§ **What you will do**: Only lines holding the word "slave" are wanted from the records; copy all of them.

§ **Stored items**:
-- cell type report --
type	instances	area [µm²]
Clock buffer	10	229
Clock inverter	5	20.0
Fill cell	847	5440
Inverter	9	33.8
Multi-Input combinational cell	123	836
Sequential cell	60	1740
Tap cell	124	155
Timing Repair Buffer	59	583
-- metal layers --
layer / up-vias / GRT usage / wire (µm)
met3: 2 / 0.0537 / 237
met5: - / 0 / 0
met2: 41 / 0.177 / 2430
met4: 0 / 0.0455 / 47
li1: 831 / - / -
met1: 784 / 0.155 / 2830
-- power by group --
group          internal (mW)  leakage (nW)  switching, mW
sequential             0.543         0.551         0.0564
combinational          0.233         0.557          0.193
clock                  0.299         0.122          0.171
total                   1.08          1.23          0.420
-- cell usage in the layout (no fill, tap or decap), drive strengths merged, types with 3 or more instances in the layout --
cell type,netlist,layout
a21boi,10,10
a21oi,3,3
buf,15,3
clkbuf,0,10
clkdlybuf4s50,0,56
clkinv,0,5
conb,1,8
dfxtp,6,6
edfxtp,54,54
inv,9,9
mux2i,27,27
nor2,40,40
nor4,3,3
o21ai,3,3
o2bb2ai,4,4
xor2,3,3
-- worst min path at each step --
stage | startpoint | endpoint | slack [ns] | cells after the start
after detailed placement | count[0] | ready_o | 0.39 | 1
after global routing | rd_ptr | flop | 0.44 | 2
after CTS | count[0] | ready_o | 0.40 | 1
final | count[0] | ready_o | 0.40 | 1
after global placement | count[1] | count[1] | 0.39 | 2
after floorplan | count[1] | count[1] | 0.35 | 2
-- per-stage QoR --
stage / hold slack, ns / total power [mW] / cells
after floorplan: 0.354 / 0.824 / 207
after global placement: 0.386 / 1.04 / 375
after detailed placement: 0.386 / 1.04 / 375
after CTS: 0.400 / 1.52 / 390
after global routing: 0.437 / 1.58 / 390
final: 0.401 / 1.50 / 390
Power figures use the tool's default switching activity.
===== config.mk =====
export PLATFORM = sky130hd
export DESIGN_NAME = countdown_seconds_ctrl_flat
export DESIGN_NICKNAME = d
export VERILOG_FILES = /design/src/rtl/countdown_seconds_ctrl_if.sv /design/src/rtl/countdown_seconds_ctrl.sv /design/src/flat_wrapper.sv
export SDC_FILE = /design/constraint.sdc
export NUM_CORES = 1
export LEC_CHECK = 0
export CAP_MARGIN = 20
export CORE_ASPECT_RATIO = 1.4
export CORE_MARGIN = 2
export CORE_UTILIZATION = 35
export CTS_BUF_LIST = sky130_fd_sc_hd__clkbuf_8
export DETAILED_ROUTE_END_ITERATION = 10
export RECOVER_POWER = 50
export SLEW_MARGIN = 5
export SYNTH_ARGS = -nofsm -noshare
export SYNTH_HDL_FRONTEND = slang
export SYNTH_SLANG_ARGS = --single-unit

===== constraint.sdc =====
create_clock -name clk -period 5.7 [get_ports clk]
set_clock_uncertainty 0.15 [all_clocks]
set_input_delay 0.57 -clock clk [delete_from_list [all_inputs] [get_ports clk]]
set_output_delay 0.57 -clock clk [all_outputs]
set_load 0.005 [all_outputs]

===== src/rtl/countdown_seconds_ctrl_if.sv =====
// Control/status bundle between the seconds countdown and its controller.
// The countdown takes the slave side; whoever drives load/start/pause/tick takes the master side.
interface countdown_seconds_ctrl_if;
    logic       load;
    logic [3:0] load_tens;
    logic [3:0] load_ones;
    logic       start;
    logic       pause;
    logic       tick_1s;
    logic       timer_en;
    logic [3:0] tens_out;
    logic [3:0] ones_out;
    logic       running;
    logic       expired;
    logic       done;

    modport master (
        output load, load_tens, load_ones, start, pause, tick_1s,
        input  timer_en, tens_out, ones_out, running, expired, done
    );

    modport slave (
        input  load, load_tens, load_ones, start, pause, tick_1s,
        output timer_en, tens_out, ones_out, running, expired, done
    );
endinterface


===== src/rtl/countdown_seconds_ctrl.sv =====
// Two-digit BCD seconds countdown paced by an external 1 Hz tick, with pause/resume,
// optional auto-reload and a one-cycle expiry pulse. Every output comes straight from a flop.
module countdown_seconds_ctrl #(
    parameter bit AUTO_RELOAD = 1'b0
) (
    input  logic                     clk,
    input  logic                     rst,
    countdown_seconds_ctrl_if.slave  bus
);

    typedef enum logic [1:0] {
        ST_IDLE   = 2'd0,
        ST_RUN    = 2'd1,
        ST_PAUSED = 2'd2,
        ST_DONE   = 2'd3
    } state_e;

    state_e     state_q, state_d;
    logic [3:0] tens_q, tens_d;
    logic [3:0] ones_q, ones_d;
    logic [3:0] pre_tens_q, pre_tens_d;
    logic [3:0] pre_ones_q, pre_ones_d;
    logic       expired_q, expired_d;
    logic       timer_en_q, running_q, done_q;

    function automatic logic [3:0] clamp_bcd(input logic [3:0] digit);
        return (digit > 4'd9) ? 4'd9 : digit;
    endfunction

    logic count_is_one;
    logic preset_is_zero;
    assign count_is_one   = (tens_q == 4'd0) && (ones_q == 4'd1);
    assign preset_is_zero = (pre_tens_q == 4'd0) && (pre_ones_q == 4'd0);

    always_comb begin
        // NOTE: every _d gets a default first so no path through the case infers a latch.
        state_d    = state_q;
        tens_d     = tens_q;
        ones_d     = ones_q;
        pre_tens_d = pre_tens_q;
        pre_ones_d = pre_ones_q;
        expired_d  = 1'b0;

        if (bus.load) begin
            tens_d     = clamp_bcd(bus.load_tens);
            ones_d     = clamp_bcd(bus.load_ones);
            pre_tens_d = clamp_bcd(bus.load_tens);
            pre_ones_d = clamp_bcd(bus.load_ones);
            state_d    = ST_IDLE;
        end else begin
            unique case (state_q)
                ST_IDLE: begin
                    if (!bus.pause && bus.start) begin
                        if (tens_q == 4'd0 && ones_q == 4'd0) begin
                            state_d   = ST_DONE;
                            expired_d = 1'b1;
                        end else begin
                            state_d = ST_RUN;
                        end
                    end
                end
                ST_RUN: begin
                    if (bus.pause) begin
                        state_d = ST_PAUSED;
                    end else if (bus.tick_1s) begin
                        if (count_is_one) begin
                            expired_d = 1'b1;
                            // A zero preset would reload into an instant re-expiry, so stop instead.
                            if (AUTO_RELOAD && !preset_is_zero) begin
                                tens_d = pre_tens_q;
                                ones_d = pre_ones_q;
                            end else begin
                                tens_d  = 4'd0;
                                ones_d  = 4'd0;
                                state_d = ST_DONE;
                            end
                        end else if (ones_q == 4'd0) begin
                            ones_d = 4'd9;
                            tens_d = tens_q - 4'd1;
                        end else begin
                            ones_d = ones_q - 4'd1;
                        end
                    end
                end
                ST_PAUSED: begin
                    if (!bus.pause && bus.start) begin
                        state_d = ST_RUN;
                    end
                end
                ST_DONE: begin
                end
                default: state_d = ST_IDLE;
            endcase
        end
    end

    // Status flags are decoded from the next state so they change on the same edge as the state.
    always_ff @(posedge clk) begin
        // NOTE: sequential state uses non-blocking assignments so all flops update together.
        if (!rst) begin
            state_q    <= ST_IDLE;
            tens_q     <= 4'd0;
            ones_q     <= 4'd0;
            pre_tens_q <= 4'd0;
            pre_ones_q <= 4'd0;
            expired_q  <= 1'b0;
            timer_en_q <= 1'b0;
            running_q  <= 1'b0;
            done_q     <= 1'b0;
        end else begin
            state_q    <= state_d;
            tens_q     <= tens_d;
            ones_q     <= ones_d;
            pre_tens_q <= pre_tens_d;
            pre_ones_q <= pre_ones_d;
            expired_q  <= expired_d;
            timer_en_q <= (state_d == ST_RUN);
            running_q  <= (state_d == ST_RUN);
            done_q     <= (state_d == ST_DONE);
        end
    end

    assign bus.timer_en = timer_en_q;
    assign bus.tens_out = tens_q;
    assign bus.ones_out = ones_q;
    assign bus.running  = running_q;
    assign bus.expired  = expired_q;
    assign bus.done     = done_q;

endmodule
### src/rtl/console_tx.sv
// Memory-mapped console output port: CPU stores queue bytes in a FIFO that drains to the host over valid/ready.
// Define CONSOLE_TX_CRLF_EN to expand each LF (8'h0A) into a CR,LF pair on the host side.
//
// state   | meaning
// IDLE    | nothing presented; tx_valid low
// SEND    | tx_data presented, waiting for tx_ready
// SEND_CR | CR presented in place of a popped LF (CONSOLE_TX_CRLF_EN only)
module console_tx #(
    parameter int          DEPTH = 16,
    parameter logic [15:0] ADDR  = 16'hFFFE
) (
    input  logic        clk,
    input  logic        rstn,
    input  logic [15:0] addr,
    input  logic [15:0] wdata,
    input  logic        we,
    input  logic        re,
    output logic [15:0] rdata,
    output logic [7:0]  tx_data,
    output logic        tx_valid,
    input  logic        tx_ready
);

    localparam int AW = (DEPTH > 1) ? $clog2(DEPTH) : 1;
    localparam int CW = AW + 1;

`ifdef CONSOLE_TX_CRLF_EN
    typedef enum logic [1:0] {IDLE, SEND, SEND_CR} state_t;
`else
    typedef enum logic [1:0] {IDLE, SEND} state_t;
`endif

    state_t          state;
    logic [7:0]      mem [DEPTH];
    logic [AW-1:0]   wptr;
    logic [AW-1:0]   rptr;
    logic [CW-1:0]   count;
    logic            overflow;

    logic            sel;
    logic            push;
    logic            push_ok;
    logic            pop;
    logic            rd;
    logic            full;
    logic            empty;
    logic [7:0]      head;
    logic            unused_wdata;

    assign sel     = (addr == ADDR);
    assign push    = we && sel;
    assign rd      = re && sel;
    assign full    = (count == CW'(DEPTH));
    assign empty   = (count == '0);
    assign head    = mem[rptr];
    // A pop on the same edge frees the slot, so a push into a full FIFO still lands.
    assign push_ok = push && (!full || pop);
    assign unused_wdata = ^wdata[15:8];

    always_comb begin
        pop = 1'b0;
        case (state)
            IDLE:    pop = !empty;
            SEND:    pop = tx_ready && !empty;
            default: pop = 1'b0;
        endcase
    end

    always_comb begin
        rdata = 16'h0000;
        if (sel) begin
            rdata = {overflow, full, empty, 5'b00000, 8'(count)};
        end
    end

    // Storage carries no reset; the pointers and count define what is valid.
    always_ff @(posedge clk) begin
        if (push_ok) begin
            mem[wptr] <= wdata[7:0];
        end
    end

    always_ff @(posedge clk) begin
        if (!rstn) begin
            wptr     <= '0;
            rptr     <= '0;
            count    <= '0;
            overflow <= 1'b0;
            state    <= IDLE;
            tx_valid <= 1'b0;
            tx_data  <= 8'h00;
        end else begin
            if (push_ok) begin
                wptr <= wptr + AW'(1);
            end
            if (pop) begin
                rptr <= rptr + AW'(1);
            end
            count <= count + CW'(push_ok) - CW'(pop);

            // A dropped push on the same edge as a status read keeps the flag set.
            if (push && !push_ok) begin
                overflow <= 1'b1;
            end else if (rd) begin
                overflow <= 1'b0;
            end

            case (state)
                IDLE: begin
                    if (!empty) begin
                        tx_valid <= 1'b1;
`ifdef CONSOLE_TX_CRLF_EN
                        if (head == 8'h0A) begin
                            tx_data <= 8'h0D;
                            state   <= SEND_CR;
                        end else begin
                            tx_data <= head;
                            state   <= SEND;
                        end
`else
                        tx_data <= head;
                        state   <= SEND;
`endif
                    end
                end
                SEND: begin
                    if (tx_ready) begin
                        if (!empty) begin
`ifdef CONSOLE_TX_CRLF_EN
                            if (head == 8'h0A) begin
                                tx_data <= 8'h0D;
                                state   <= SEND_CR;
                            end else begin
                                tx_data <= head;
                            end
`else
                            tx_data <= head;
`endif
                        end else begin
                            tx_valid <= 1'b0;
                            state    <= IDLE;
                        end
                    end
                end
`ifdef CONSOLE_TX_CRLF_EN
                SEND_CR: begin
                    if (tx_ready) begin
                        tx_data <= 8'h0A;
                        state   <= SEND;
                    end
                end
`endif
                default: begin
                    tx_valid <= 1'b0;
                    state    <= IDLE;
                end
            endcase
        end
    end

endmodule

### config.mk
export PLATFORM = sky130hd
export DESIGN_NAME = console_tx
export DESIGN_NICKNAME = d
export VERILOG_FILES = /design/src/rtl/console_tx.sv
export SDC_FILE = /design/constraint.sdc
export NUM_CORES = 1
export LEC_CHECK = 0
export ABC_AREA = 1
export CORE_UTILIZATION = 52
export CTS_CLUSTER_SIZE = 8
export DETAILED_ROUTE_END_ITERATION = 10
export PLACE_DENSITY = 0.76
export SLEW_MARGIN = 0
export SYNTH_ARGS = -nofsm -noshare
export SYNTH_HDL_FRONTEND = slang
export SYNTH_SLANG_ARGS = --single-unit
### constraint.sdc
create_clock -name clk -period 2.9 [get_ports clk]
set_clock_uncertainty 0.1 [all_clocks]
set_input_delay 0.87 -clock clk [delete_from_list [all_inputs] [get_ports clk]]
set_output_delay 0.87 -clock clk [all_outputs]
set_load 0.02 [all_outputs]
==> qor.log <==
qor: outcome.outcome completed
qor: setup_path.critical_path.n_buffers_inverters 3
qor: placed_design.dpl.hpwl 9400 um
qor: drt.viasPerCell 5.16
qor: clock_network.clock-sinks 155
qor: drt.drtAntennaViolNets 0
qor: worst_hold_path.hold_path_startpoint overflow$_SDFFE_PN0P_
qor: global_routing.pin_count_of_the_biggest_net_entering_global_routing 65
qor: placed_design.io_buffer_count 45
qor: setup_path.source_of_the_worst_register_to_register_timing_path count[3]$_SDFF_PN0_
qor: drt.route.detailed.wl_per_inst 15.6 um
qor: clock_network.cts_root_buf sky130_fd_sc_hd__clkbuf_16
qor: setup_path.crit_required 1930 ps
qor: synth.synth.ff_latch_count 155
qor: drt.highest-signal-layer met4
qor: global_routing.grt_pass1_wl 24300 um
qor: setup_path.timing.critical_path.max_delay_family simple AND/OR/NAND/NOR gates
qor: global_routing.gr-usage-all-layers 23.0%
qor: drt.detail_route.drc_violations 0
qor: setup_path.reg2reg_slack 280 ps
qor: drt.drt_iter0_drc 505
qor: sta.worst_hold_slack 410 ps
qor: setup_path.worstReg2RegEnd count[4]$_SDFF_PN0_
qor: pwr.power.density_cell_area 818 nW/um^2
qor: drt.dr_wl_met3 829 um
qor: drt.amount_of_wire_on_met2_after_detailed_routing 7550 um
qor: worst_hold_path.min_path_cells 2
qor: floorplanning.initial_utilization 54.0%
qor: final_layout.num-nets-final 831
qor: sta.final_hold_viol_count 0
qor: sta.worst_slew_margin_rel 24.0%
qor: drt.via_count 4985
qor: worst_hold_path.min_to overflow$_SDFFE_PN0P_
qor: clock_network.hold_buffers 0
qor: pwr.leakage 0.00359 uW
qor: global_routing.global_route_overflow 0
qor: synth.synthCells 715
qor: global_routing.grt_pass1_vias 4883
qor: sta.timing.final.crit_share 97.4%
qor: sta.finalMaxSlewViolations 0
qor: final_layout.final_layout_size_suffix_gt1_share 11.9%
qor: floorplanning.floorplan.die_area 13800 um^2
qor: clock_network.total_cts_buffers 17
qor: clock_network.ctsLongestPathBuffers 2
qor: floorplanning.cell_row_count 41
qor: floorplanning.width_of_the_die 117 um
qor: setup_path.crit_path_max_incr_delay 200 ps
qor: floorplanning.pin_count 62
qor: synth.yosys.cell_types.count 29
qor: synth.syn_avg_cell_area 9.69 um^2
qor: clock_network.htree_num_levels 4
qor: final_layout.diodes 0
qor: setup_path.crit_chain dlygate4sd2_1 > nand2_1 > nor2_2 > nand3_2 > nor2_4 > inv_4 > nor3_2 > buf_4
qor: synth.netlist_area 6930 um^2
qor: clock_network.cts_tree done
qor: clock_network.worstSkewPairLatency 430 ps
qor: setup_path.rr_worst_depth 15
qor: sta.period_minus_slack 2820 ps
qor: setup_path.timing.critical_path.slowest_stage_cell sky130_fd_sc_hd__dlygate4sd2_1
qor: drt.routed_wl 15100 um
qor: synth.yosys_warnings 0
qor: setup_path.critical_path.startpoint_type primary input
qor: global_routing.number_of_antenna_violations_at_the_first_check_in_global_routing 0
qor: drt.wl_met1 6250 um
qor: pwr.finalPower 6730 uW
qor: drt.number_of_detailed_routing_iterations_run_before_antenna_repair 5
qor: placed_design.gp_congestion 0.788
qor: clock_network.cts.reportedPaths.clkPinSlew 60 ps
qor: floorplanning.placeableCoreArea 12800 um^2
qor: final_layout.syn2layout_area_growth 18.7%
qor: sta.report.final.setup_viol 0
qor: setup_path.cp.arrival 1850 ps
qor: setup_path.path_class in2out
qor: setup_path.critical_path.endpoint_type output pin
qor: job.cap_violations 0
qor: setup_path.cp_max_fo 8
qor: worst_hold_path.timing.hold.worst.class reg2reg
qor: floorplanning.die-height 117 um
qor: synth.ys_seq_area_share 63.3%
qor: pwr.max-vdd-ir-drop 562 uV
qor: sta.worst_slew_pin_slew 1140 ps
qor: sta.fmax 354 MHz
-- layout by cell type, fill, tap and decap left out, types with 2 or more instances in the layout --
master and n:
sky130_fd_sc_hd__nand2_2 4, sky130_fd_sc_hd__nand4_1 3, sky130_fd_sc_hd__clkinv_4 2, sky130_fd_sc_hd__ha_1 9
sky130_fd_sc_hd__clkbuf_16 19, sky130_fd_sc_hd__xor2_1 3, sky130_fd_sc_hd__dfxtp_1 26, sky130_fd_sc_hd__inv_4 5
sky130_fd_sc_hd__inv_1 99, sky130_fd_sc_hd__inv_2 3, sky130_fd_sc_hd__ha_4 2, sky130_fd_sc_hd__buf_2 7
sky130_fd_sc_hd__nor2_1 47, sky130_fd_sc_hd__xnor2_1 2, sky130_fd_sc_hd__clkdlybuf4s50_1 21, sky130_fd_sc_hd__nand3_1 92
sky130_fd_sc_hd__a21oi_1 9, sky130_fd_sc_hd__conb_1 8, sky130_fd_sc_hd__nor2_2 2, sky130_fd_sc_hd__nand2_4 3
sky130_fd_sc_hd__nand2_1 226, sky130_fd_sc_hd__inv_6 3, sky130_fd_sc_hd__clkinv_2 3, sky130_fd_sc_hd__nor3_1 3
sky130_fd_sc_hd__buf_4 32, sky130_fd_sc_hd__edfxtp_1 128, sky130_fd_sc_hd__dlygate4sd2_1 15, sky130_fd_sc_hd__o21ai_0 5
-- per-layer routing --
layer / vias up / GRT usage, %
met5: - / 0
met4: 0 / 12.0
met3: 33 / 4.72
met2: 183 / 37.6
met1: 2352 / 28.8
li1: 2417 / -
-- what timing repair did --
item                                   in CTS  in global routing
buffers inserted                            1                  2
setup endpoints to repair                   9                  2
pin swaps                                  14                  7
resized for setup                          54                  7
endpoints found under the hold margin       0                  0
-- sequential cells by signal (all words and copies together) (netlist names), named ones only --
name      flops
count         5
tx_valid      1
mem         128
tx_data       8
rptr          4
wptr          4
overflow      1
-- cell type report --
type | instances | area, um^2
clock buffers | 20 | 489
clock inverters | 12 | 105
fillers | 998 | 4600
inverters | 104 | 398
multi-input cells | 427 | 2000
flip-flops and latches | 155 | 4390
well taps | 172 | 215
repair buffers | 77 | 638
-- cells by family after synthesis --
| family | share of synthesized area, % |
|---|---|
| simple gates | 23.5 |
| flops | 63.3 |
| buf+inv | 8.94 |
| compound gates | 1.35 |
| fa+ha+maj | 2.28 |
| xor+xnor | 0.632 |
| other cells | 0.0541 |
-- synthesized netlist by cell type, drive strengths merged --
master	count	area (um^2)
edfxtp	128	3840
nand4	3	18.8
nand3	94	488
nor3	4	20.0
a21oi	10	50.1
a31oi	1	6.26
dfxtp	27	541
o21bai	1	7.51
xnor2	2	17.5
nor2	50	198
clkbuf	2	7.51
xor2	3	26.3
ha	11	138
conb	1	3.75
o21ai	6	30.0
fa	1	20.0
inv	104	395
nand2	233	902
buf	34	216
-- metrics by stage --
step	cell area (um^2)	util, %	std cells	setup TNS (ps)	setup slack [ps]
finish	8230	64.1	967	0	76.1
global route	8230	64.1	967	-4.97	-4.97
CTS	8190	63.8	965	0	63.4
detailed placement	7630	59.5	932	-17230	-677
global placement	7630	59.5	932	-14200	-665
floorplan	6970	-	722	0	14.0
-- power by group --
| group | switching, uW | total, uW | internal [uW] |
|---|---|---|---|
| sequential | 78.9 | 2610 | 2530 |
| combinational | 1270 | 1930 | 663 |
| clock | 881 | 2190 | 1310 |
| total | 2230 | 6730 | 4510 |
-- how the worst max path moves through the flow --
stage,from,to,slack [ps],cells after the start
2_1_floorplan,addr[5],count[4]$_SDFF_PN0_,10,13
3_3_place_gp,addr[5],rdata[14],-670,8
3_5_place_dp,addr[5],rdata[14],-680,8
4_1_cts,addr[6],rdata[14],60,8
5_1_grt,addr[5],count[4]$_SDFF_PN0_,-5,15
6_report,addr[7],rdata[14],80,8
-- worst reg2reg max path: cells and delay by family, from the launching register on --
| family | cells | cell delay [ps] |
|---|---|---|
| flops | 1 | 320 |
| buf+inv | 4 | 380 |
| fa+ha+maj | 4 | 960 |
| compound gates | 4 | 410 |
| simple gates | 3 | 320 |
Note: power is estimated with default switching activity, not from simulation.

§ **Output of the exercise**:
// The countdown takes the slave side; whoever drives load/start/pause/tick takes the master side.
    modport slave (
    countdown_seconds_ctrl_if.slave  bus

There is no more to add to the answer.